About the best thing that you can say for the Houston Texans is that they did not lose on Sunday. Of course they did not play on Sunday, pathetically losing Week 14’s game last Thursday. For their season’s effort, the head coach was fired the next day. At least in the National Football League (NFL) there is accountability.
On the other hand, the hits just keep on coming for JP Morgan Chase. On the front page of Sunday’s New York Times (NYT), in an article entitled “Bank Tracked Business Linked to China Hiring”, reporters Ben Protess and Jessica Silver-Greenburg reviewed yet more potentially damning evidence in the Bank’s Foreign Corrupt Practices Act (FCPA) investigation. They were able to view documents which had been recently disclosed by JP Morgan Chase to the Department of Justice (DOJ) and Securities and Exchange Commission (SEC) in connection with the bank’s ongoing internal investigation into its ‘Sons and Daughters’ hiring program which apparently targeted the children of communist party officials and high ranking officials of state owned enterprises for employment in order to obtain business from their parents. The reporters noted, “Until now, the indications of a connection between the hires and business deals have not been so explicit.”

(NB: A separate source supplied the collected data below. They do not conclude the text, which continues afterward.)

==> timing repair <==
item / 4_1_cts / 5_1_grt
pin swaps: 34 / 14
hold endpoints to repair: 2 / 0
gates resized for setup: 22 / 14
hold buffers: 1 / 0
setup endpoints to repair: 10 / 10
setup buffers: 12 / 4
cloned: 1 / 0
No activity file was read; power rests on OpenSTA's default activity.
==> config.mk <==
export PLATFORM = sky130hd
export DESIGN_NAME = flash_host
export DESIGN_NICKNAME = d
export VERILOG_FILES = /design/src/flash_strobe_engine.v /design/src/flash_host.v
export VERILOG_INCLUDE_DIRS = /design/src
export SDC_FILE = /design/constraint.sdc
export NUM_CORES = 2
export LEC_CHECK = 0
export BUFFER_PORTS_ARGS = -buffer_cell sky130_fd_sc_hd__buf_2
export CORE_MARGIN = 2
export CORE_UTILIZATION = 55
export DETAILED_ROUTE_END_ITERATION = 7
export PLACE_DENSITY = 0.69
export REMOVE_ABC_BUFFERS = 1
export SYNTH_ARGS = -nofsm -noshare
export SYNTH_HDL_FRONTEND = slang
export SYNTH_SLANG_ARGS = --single-unit
==> constraint.sdc <==
create_clock -name aclk -period 4.7 [get_ports aclk]
set_input_delay 0.235 -clock aclk [delete_from_list [all_inputs] [get_ports aclk]]
set_output_delay 0.235 -clock aclk [all_outputs]
set_load 0.02 [all_outputs]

Emails, Spreadsheets and Whistleblowers
The reporters studied both documents and emails which seemed to indicate that the bank thought hiring of these sons and daughters would and did contribute in bringing business to the bank. The documents included spreadsheets “that list the bank’s “track record” for converting hires into business deals”. Another set of documents discussed in the article were described as “historical deal conversion” spreadsheets. The article went on to detail that in one column there was a list of the job candidates and in another column “the bank recorded its track record for winning business from the companies tied to the candidates.” There were other spreadsheets which listed the hires of well-connected children and the revenue that the bank earned from deals involving with hires linked to those companies. These other documents included spreadsheets which discussed “about 30 employees with ties to state-owned companies or Communist Party officials, including the daughter of the deputy minister of propaganda, a relative of a Chinese financial regulator and the nephew of the executive chairman at Sinotruk, which is part of a state-owned trucking enterprise.”
There were also emails cited in the article which seemed to indicate that depth and pervasiveness of the ‘sons and daughters’ hiring program. One email discussed “the “existing and potential business opportunities,” a senior JPMorgan executive in Hong Kong emphasized that the father of a job candidate was the chairman of the China Everbright Group, a state-controlled financial conglomerate. The executive also extolled the broader benefits of the hiring program, telling colleagues in another email: “You all know I have always been a big believer of the Sons and Daughters program — it almost has a linear relationship” with winning assignments to advise Chinese companies.”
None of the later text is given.